随着我雇用的年轻人对工作越来越上手,他一上午可以为我赶出六幅各种各样的画作,每张画我都付他两镑十先令的报酬。我没有剥削任何人——一个上午就能挣到十五镑,他对此已经很满足了;我这样做甚至是在帮助提携有潜力的年轻人呢,而且我也可以肯定,很多在乡下举办的宴会也变得更有生气了,因为总有人会对挂在墙上的高品位画作提出蛮横无理的挑战质疑。有一次,我曾将一副波洛克的仿画卖给了某个男子,这人在自家的花园里安放了沃尔特·迪士尼的七个小矮人70,就在日昝周围和碎石路面的两边。我伤害到他了吗?反正他出得起钱。他摆出一股浑身无懈可击的架势,但只有上帝知道,“糊涂蛋”和其他几个小矮人究竟弥补了他在床笫生活中或在生意场上的哪些失意之处。

在我把仿画以高价成功卖给“糊涂蛋”的主人后不久,我便收到了母亲的来信请求——如果你能管它叫请求的话。寄来的是一张向写实,内容多描绘工人和普通劳动者。代表作有《玩牌者》《三个女人》《建筑工人》《大行列》等。风景明信片,上面是克里斯多夫国王71建在海地角的城堡的废墟。她在明信片反面写下了自己的名字(这我还是第一次见到)、地址和两句话:“自觉身似废墟。如能过来探望,不胜欣喜。”在法语“妈妈”(Maman)后面的括号里——由于认不清她的字迹,我一开始把它看成了“玛侬”(Manon),这倒也不算不合适——她还加上了“拉斯科-维利耶伯爵夫人”这个落款。这张明信片过了好几个月才寄到我的手中。

自从1934年在巴黎见过一面以后,我就再也没有见过我的母亲,战争期间我也没有她的任何音讯。我敢说,如果不是因为两件事情,我是不会去理睬她的邀请的——一是她难得地流露出了作为母亲的情感,向我发出了请求;另外,我现在确实必须结束我那流动画廊的生意了,有一家周日小报正在设法找出我那些画的来源。我已经在银行里存了一千多镑。我以五百镑的价格把拖挂车、存画和复制画卖给了一个从来不读《时人》72的男子,然后我便出发飞往金斯敦,在那里寻找商机,却徒劳无获,最后我只好搭乘另一架航班来到了太子港。

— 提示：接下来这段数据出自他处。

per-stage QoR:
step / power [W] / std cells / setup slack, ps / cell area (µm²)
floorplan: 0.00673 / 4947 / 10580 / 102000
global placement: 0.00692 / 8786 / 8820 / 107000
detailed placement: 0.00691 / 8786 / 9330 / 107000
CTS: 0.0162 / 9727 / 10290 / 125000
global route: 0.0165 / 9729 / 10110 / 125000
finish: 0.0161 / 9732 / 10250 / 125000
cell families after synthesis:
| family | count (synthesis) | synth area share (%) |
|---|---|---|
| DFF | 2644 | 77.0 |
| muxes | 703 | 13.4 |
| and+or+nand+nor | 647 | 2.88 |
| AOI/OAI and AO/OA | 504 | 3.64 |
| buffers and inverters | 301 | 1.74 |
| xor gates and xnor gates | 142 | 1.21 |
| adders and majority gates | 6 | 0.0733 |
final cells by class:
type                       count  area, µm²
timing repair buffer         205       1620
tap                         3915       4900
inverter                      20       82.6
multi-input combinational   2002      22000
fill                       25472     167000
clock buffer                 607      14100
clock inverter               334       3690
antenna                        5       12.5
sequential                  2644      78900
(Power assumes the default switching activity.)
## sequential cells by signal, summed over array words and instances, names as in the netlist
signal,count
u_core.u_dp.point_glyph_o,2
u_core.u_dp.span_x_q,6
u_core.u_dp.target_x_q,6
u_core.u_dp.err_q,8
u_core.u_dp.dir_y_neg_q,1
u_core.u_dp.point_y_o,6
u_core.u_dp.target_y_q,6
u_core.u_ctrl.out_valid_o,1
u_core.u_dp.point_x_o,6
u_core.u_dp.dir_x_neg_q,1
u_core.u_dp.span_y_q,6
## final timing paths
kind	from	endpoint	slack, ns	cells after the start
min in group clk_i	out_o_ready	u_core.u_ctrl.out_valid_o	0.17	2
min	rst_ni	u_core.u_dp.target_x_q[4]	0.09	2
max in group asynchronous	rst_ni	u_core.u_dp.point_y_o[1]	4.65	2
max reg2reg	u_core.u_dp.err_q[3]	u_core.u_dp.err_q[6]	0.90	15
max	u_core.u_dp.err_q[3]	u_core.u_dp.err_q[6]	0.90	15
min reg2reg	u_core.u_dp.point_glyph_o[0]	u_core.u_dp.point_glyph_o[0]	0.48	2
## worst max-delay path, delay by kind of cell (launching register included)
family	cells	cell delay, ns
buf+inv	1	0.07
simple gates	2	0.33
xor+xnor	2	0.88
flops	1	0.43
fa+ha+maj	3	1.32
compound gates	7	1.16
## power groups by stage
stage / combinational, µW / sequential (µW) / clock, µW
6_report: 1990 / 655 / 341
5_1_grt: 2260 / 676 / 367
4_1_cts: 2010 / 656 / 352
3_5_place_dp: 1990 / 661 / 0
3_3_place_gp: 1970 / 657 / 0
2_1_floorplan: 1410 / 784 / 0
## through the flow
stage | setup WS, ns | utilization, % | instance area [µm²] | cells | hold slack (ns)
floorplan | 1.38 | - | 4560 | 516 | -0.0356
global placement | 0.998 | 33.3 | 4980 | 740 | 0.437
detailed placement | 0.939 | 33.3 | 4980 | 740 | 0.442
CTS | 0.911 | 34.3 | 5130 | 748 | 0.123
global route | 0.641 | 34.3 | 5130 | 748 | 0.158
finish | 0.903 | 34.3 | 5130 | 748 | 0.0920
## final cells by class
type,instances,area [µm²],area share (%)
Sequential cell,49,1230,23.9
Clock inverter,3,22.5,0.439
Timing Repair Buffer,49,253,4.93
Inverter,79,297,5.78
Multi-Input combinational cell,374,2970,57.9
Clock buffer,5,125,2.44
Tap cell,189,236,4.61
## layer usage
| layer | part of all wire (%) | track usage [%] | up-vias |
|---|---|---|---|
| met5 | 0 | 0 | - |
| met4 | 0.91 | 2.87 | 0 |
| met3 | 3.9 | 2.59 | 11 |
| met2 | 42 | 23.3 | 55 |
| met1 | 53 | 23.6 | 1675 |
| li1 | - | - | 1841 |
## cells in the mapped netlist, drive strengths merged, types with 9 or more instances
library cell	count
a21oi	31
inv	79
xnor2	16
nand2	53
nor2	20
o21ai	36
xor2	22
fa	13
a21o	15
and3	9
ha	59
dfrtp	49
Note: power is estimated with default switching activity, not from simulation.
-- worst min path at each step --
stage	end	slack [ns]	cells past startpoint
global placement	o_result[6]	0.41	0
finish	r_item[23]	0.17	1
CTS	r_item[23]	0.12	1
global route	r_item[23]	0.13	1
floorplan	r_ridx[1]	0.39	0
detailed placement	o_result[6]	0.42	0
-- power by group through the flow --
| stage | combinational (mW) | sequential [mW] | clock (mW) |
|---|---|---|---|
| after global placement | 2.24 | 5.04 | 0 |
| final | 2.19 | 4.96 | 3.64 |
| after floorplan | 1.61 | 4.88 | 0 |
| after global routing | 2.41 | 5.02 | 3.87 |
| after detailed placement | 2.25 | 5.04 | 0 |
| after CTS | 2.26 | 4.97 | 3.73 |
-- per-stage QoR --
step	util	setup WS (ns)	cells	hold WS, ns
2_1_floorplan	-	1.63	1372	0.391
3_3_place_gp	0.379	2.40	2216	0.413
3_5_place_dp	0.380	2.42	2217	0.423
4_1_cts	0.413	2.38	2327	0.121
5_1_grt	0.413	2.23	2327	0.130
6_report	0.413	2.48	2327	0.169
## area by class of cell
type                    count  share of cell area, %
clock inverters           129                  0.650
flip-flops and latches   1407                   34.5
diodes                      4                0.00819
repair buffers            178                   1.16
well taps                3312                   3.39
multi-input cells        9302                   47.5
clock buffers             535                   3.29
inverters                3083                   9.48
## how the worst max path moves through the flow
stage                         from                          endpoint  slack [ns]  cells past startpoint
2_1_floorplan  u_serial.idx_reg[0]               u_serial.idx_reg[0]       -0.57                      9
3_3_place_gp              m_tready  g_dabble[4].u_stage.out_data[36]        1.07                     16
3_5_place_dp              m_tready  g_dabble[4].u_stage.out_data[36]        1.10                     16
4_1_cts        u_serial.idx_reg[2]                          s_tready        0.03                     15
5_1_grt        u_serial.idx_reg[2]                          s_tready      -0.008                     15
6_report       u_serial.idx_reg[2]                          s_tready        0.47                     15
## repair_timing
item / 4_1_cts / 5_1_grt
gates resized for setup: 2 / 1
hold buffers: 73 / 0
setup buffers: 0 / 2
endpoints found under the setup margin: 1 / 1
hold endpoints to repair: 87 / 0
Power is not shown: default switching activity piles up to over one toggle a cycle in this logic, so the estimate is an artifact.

几年前的太子港是一个和当下有天壤之别的地方。当时的这里,我猜,或许和现在一样充满腐败,或许还更加肮脏,或许乞丐也不少,但至少以前的乞丐还有点希望,因为有游客在这里。今天如果有人对你说“我快饿死了”,你要相信他说的是真话。我很好奇我的母亲在“特里亚农”酒店做些什么,她是不是靠着那位伯爵给她的养老金在那里生活(如果真有那么一位伯爵的话),或者她可能是在酒店里做管家。我在1934年最后一次和她见面时,她正在一家小型女士时装店里当店员。在战争爆发前的那段日子里,人们认为雇用英国女子是一件很时髦的事情,所以她便自称玛姬·布朗(也许她的夫姓真的就是布朗)。

出于谨慎起见,我把行李送进了“埃尔兰乔”,一家豪华的美国式酒店。只要我身上的钱还够用,我就想让自己过得舒服一点儿,再说机场里也没有人能告诉我关于“特里亚农”的任何情况。当我开车上山行驶在两排棕榈树之间时,眼前的景象看上去够杂乱的:三角梅需要修剪打理,车道上长满了杂草,比砂砾还要多。阳台上有几个人正在喝酒,其中就有小皮埃尔,尽管我不久后便知道,他只用笔墨文章支付自己的酒钱。一个穿着体面的年轻黑人在台阶处迎接我,问我是不是需要订房间。我说我是来看望“伯爵夫人”的——我可记不住那个法语复姓,而明信片又被我落在酒店房间里了。

“我恐怕她现在身体不适。是她等着见您吗?”

一对年轻的美国男女披着浴袍从游泳池那边走来。男人用胳膊环抱着女孩的肩膀。“嗨,马塞尔,”他说,“来两杯你们的特调。”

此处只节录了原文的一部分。